## [PROBLEM DETAILS]
In the lines below, look for "bits". Copy each line where it appears.

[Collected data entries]
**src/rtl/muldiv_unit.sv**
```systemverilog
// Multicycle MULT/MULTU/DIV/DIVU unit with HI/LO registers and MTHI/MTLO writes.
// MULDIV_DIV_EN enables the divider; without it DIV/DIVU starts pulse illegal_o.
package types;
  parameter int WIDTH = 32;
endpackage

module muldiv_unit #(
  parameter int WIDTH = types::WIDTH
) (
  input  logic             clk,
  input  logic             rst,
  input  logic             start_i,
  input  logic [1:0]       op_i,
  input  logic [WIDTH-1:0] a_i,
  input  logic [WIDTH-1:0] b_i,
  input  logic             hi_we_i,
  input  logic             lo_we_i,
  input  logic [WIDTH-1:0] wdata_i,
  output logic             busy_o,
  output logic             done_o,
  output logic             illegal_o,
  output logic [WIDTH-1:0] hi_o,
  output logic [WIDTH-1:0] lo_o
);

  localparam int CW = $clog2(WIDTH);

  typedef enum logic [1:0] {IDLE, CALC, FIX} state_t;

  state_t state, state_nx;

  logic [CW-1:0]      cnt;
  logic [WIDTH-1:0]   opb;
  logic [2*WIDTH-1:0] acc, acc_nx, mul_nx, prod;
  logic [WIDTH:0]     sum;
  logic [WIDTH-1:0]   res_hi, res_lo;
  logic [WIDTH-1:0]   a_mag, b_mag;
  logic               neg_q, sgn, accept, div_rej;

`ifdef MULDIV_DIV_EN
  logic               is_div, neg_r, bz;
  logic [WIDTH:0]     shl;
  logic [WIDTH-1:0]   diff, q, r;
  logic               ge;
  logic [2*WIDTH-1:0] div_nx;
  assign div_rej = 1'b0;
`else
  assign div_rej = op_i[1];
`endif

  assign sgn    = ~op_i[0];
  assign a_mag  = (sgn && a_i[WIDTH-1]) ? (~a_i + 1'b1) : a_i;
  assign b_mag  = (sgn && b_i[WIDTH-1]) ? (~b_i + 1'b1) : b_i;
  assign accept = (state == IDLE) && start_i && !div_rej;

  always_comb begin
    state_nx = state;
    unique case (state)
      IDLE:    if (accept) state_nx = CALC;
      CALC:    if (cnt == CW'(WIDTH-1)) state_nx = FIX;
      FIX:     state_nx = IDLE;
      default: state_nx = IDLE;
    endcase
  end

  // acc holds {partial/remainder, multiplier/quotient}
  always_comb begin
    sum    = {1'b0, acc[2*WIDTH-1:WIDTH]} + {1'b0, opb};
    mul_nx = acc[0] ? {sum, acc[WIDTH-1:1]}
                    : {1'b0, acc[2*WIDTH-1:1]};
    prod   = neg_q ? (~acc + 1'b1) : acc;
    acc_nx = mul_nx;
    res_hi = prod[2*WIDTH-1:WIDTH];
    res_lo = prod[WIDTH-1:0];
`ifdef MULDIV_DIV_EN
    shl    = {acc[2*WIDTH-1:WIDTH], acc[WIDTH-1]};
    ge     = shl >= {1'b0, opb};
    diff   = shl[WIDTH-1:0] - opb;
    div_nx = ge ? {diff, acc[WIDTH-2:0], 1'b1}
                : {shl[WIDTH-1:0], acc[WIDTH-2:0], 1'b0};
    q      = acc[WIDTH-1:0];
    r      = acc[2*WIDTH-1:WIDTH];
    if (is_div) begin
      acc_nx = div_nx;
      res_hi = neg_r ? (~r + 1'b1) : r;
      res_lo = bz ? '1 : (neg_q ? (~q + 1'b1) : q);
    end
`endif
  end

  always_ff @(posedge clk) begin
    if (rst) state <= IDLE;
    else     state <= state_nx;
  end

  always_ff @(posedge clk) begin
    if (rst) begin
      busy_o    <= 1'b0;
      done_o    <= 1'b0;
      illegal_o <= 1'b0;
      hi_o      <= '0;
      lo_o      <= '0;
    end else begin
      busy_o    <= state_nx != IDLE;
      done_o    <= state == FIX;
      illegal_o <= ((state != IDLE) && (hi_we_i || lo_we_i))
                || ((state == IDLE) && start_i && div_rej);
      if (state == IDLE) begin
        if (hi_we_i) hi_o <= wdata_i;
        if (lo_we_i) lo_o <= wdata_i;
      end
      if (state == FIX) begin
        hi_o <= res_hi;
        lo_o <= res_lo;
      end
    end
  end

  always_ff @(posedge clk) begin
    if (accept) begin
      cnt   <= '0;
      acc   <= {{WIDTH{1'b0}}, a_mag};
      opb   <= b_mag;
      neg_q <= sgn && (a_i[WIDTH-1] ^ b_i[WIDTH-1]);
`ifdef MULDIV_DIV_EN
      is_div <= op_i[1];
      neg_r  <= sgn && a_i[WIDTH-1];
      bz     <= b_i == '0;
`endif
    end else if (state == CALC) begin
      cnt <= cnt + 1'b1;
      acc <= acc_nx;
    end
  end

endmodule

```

--

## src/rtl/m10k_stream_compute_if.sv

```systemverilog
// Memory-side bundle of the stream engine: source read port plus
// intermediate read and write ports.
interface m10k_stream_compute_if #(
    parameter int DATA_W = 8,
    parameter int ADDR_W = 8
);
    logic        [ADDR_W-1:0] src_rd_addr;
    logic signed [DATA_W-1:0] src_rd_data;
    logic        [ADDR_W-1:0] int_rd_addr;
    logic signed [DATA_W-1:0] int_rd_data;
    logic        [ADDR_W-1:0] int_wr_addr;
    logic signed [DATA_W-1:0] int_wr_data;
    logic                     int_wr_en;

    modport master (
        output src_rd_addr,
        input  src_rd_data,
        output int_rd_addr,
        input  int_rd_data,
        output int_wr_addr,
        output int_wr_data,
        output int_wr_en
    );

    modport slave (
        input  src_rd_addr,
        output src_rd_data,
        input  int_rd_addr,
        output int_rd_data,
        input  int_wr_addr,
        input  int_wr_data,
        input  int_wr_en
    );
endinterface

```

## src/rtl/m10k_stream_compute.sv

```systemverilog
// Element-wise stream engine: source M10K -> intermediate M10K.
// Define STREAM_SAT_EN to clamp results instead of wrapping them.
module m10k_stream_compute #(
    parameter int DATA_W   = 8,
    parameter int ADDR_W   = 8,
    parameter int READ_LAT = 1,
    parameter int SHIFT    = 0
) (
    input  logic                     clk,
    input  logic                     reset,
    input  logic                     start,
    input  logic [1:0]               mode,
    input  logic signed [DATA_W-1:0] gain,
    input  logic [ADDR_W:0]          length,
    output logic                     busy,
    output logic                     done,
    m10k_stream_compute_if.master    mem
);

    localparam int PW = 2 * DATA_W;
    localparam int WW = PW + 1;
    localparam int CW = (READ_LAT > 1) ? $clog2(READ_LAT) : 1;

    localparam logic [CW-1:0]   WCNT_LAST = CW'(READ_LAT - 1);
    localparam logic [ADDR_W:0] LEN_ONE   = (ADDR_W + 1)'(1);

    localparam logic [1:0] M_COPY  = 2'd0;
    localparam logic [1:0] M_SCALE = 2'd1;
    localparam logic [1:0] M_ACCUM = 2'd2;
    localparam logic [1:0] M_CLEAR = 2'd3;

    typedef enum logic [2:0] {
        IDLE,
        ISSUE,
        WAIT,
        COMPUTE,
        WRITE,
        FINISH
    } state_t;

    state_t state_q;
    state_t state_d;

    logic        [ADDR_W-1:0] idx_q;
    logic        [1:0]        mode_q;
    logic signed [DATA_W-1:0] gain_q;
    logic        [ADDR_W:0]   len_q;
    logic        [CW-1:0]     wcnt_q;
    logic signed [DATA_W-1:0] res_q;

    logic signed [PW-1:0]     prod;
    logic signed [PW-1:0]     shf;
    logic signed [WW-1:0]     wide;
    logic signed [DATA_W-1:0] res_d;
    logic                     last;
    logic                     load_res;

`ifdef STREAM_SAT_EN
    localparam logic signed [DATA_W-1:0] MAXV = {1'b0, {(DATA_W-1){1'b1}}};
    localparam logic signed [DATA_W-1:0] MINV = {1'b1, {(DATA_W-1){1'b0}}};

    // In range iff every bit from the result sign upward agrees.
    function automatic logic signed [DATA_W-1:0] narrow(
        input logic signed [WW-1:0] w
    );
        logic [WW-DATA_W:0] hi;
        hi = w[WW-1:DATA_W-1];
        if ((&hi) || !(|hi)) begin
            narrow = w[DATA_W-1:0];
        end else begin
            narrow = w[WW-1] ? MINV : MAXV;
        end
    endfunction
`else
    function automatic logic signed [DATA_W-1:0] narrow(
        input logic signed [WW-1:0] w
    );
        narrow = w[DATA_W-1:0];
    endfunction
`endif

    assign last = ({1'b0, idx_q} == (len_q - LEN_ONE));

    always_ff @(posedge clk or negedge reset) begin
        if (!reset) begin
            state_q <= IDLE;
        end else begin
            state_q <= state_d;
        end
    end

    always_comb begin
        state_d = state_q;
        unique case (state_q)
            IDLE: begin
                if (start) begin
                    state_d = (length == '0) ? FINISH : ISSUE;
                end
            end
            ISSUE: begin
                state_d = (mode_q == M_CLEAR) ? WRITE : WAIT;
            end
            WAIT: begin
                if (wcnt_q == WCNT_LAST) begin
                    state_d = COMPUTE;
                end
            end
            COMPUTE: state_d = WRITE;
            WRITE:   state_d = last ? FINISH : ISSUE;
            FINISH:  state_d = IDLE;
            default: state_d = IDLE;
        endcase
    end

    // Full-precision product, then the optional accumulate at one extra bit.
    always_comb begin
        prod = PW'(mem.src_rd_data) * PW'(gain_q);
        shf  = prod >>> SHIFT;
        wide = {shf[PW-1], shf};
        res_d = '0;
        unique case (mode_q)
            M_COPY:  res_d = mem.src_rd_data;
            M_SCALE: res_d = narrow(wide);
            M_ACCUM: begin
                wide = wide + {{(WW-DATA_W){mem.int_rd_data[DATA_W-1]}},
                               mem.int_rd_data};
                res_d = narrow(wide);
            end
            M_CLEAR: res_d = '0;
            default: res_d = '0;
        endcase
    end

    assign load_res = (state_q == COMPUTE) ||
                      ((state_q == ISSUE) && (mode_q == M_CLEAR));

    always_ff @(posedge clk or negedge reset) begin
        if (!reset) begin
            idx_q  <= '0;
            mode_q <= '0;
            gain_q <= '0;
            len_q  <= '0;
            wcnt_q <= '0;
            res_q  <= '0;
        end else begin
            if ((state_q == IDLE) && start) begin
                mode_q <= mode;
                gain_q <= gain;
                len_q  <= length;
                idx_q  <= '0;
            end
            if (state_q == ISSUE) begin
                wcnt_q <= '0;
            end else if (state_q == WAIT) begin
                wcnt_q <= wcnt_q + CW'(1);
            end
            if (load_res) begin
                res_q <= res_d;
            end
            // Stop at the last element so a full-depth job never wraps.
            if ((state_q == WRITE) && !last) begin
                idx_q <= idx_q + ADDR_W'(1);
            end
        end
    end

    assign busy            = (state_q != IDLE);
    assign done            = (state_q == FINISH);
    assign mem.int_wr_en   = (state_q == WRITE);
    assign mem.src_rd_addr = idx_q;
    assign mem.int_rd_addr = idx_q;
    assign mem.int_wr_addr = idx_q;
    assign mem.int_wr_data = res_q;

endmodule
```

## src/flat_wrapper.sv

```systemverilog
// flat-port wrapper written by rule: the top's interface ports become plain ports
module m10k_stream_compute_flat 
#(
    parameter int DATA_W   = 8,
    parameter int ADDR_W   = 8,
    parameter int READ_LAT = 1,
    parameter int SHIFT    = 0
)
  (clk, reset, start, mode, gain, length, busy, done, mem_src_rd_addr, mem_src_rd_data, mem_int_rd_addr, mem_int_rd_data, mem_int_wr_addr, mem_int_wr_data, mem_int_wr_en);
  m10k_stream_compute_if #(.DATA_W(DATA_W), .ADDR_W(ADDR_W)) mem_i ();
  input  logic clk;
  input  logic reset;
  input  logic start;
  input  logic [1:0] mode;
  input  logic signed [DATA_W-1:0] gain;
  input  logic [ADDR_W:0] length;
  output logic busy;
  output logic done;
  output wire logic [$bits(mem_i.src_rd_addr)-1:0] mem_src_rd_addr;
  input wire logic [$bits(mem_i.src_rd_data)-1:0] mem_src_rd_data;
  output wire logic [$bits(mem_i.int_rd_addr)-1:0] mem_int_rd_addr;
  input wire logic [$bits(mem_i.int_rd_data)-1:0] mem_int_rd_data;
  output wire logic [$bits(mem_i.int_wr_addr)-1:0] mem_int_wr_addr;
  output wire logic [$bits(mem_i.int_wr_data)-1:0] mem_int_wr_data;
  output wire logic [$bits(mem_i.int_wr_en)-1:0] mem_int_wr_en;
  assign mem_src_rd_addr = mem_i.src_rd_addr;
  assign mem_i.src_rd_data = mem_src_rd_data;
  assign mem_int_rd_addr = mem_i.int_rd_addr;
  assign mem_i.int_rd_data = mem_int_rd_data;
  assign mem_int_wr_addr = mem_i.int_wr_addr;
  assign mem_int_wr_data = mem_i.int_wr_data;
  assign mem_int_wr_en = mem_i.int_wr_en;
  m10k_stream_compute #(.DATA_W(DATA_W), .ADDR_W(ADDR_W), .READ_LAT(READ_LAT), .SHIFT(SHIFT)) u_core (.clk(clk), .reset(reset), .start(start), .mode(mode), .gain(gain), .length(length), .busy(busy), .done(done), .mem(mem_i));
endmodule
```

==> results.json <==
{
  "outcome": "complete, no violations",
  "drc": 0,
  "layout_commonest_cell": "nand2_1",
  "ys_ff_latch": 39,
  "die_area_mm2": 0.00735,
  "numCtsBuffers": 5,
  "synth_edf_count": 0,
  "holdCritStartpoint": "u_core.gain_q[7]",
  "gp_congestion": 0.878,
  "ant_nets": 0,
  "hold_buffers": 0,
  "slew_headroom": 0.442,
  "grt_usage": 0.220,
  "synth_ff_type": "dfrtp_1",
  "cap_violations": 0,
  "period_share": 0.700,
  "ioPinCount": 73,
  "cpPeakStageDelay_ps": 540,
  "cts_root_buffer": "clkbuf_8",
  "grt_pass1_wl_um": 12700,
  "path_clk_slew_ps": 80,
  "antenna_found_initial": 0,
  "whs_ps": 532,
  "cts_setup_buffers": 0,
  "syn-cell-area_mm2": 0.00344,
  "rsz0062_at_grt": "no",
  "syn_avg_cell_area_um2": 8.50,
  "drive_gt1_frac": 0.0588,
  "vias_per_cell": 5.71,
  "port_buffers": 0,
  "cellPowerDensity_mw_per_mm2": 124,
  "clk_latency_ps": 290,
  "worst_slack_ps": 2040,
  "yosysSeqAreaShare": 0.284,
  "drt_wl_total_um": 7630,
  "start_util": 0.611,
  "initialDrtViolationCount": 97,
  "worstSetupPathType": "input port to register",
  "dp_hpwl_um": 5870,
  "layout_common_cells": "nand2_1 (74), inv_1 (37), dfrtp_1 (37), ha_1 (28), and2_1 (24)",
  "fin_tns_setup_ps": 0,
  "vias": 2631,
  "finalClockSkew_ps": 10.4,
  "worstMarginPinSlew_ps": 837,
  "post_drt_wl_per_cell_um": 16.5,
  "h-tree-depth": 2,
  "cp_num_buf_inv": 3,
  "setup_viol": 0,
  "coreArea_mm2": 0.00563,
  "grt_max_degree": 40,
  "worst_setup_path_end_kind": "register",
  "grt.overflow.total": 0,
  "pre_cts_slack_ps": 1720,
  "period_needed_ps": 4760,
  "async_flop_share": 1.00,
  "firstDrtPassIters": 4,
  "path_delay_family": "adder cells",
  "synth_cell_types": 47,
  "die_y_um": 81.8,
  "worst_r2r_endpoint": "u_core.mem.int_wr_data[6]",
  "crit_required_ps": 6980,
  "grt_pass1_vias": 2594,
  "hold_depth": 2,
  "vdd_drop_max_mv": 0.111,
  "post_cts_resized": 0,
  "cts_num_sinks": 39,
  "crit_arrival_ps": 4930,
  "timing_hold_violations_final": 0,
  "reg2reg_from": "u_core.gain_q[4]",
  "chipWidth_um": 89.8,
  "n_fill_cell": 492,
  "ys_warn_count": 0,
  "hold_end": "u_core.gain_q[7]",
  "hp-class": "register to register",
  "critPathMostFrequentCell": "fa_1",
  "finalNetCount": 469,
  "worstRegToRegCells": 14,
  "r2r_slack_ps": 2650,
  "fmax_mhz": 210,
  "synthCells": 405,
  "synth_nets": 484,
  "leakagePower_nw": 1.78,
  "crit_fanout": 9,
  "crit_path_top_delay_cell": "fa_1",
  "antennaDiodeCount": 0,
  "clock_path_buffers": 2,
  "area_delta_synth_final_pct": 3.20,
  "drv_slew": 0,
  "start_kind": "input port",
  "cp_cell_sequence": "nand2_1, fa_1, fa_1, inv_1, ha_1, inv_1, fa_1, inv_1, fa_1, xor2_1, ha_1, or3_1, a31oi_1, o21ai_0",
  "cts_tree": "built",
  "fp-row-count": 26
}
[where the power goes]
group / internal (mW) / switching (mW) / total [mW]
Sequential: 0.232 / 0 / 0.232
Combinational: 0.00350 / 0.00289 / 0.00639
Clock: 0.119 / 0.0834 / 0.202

## [OUTPUT BELOW]
  output wire logic [$bits(mem_i.src_rd_addr)-1:0] mem_src_rd_addr;
  input wire logic [$bits(mem_i.src_rd_data)-1:0] mem_src_rd_data;
  output wire logic [$bits(mem_i.int_rd_addr)-1:0] mem_int_rd_addr;
  input wire logic [$bits(mem_i.int_rd_data)-1:0] mem_int_rd_data;
  output wire logic [$bits(mem_i.int_wr_addr)-1:0] mem_int_wr_addr;
  output wire logic [$bits(mem_i.int_wr_data)-1:0] mem_int_wr_data;
  output wire logic [$bits(mem_i.int_wr_en)-1:0] mem_int_wr_en;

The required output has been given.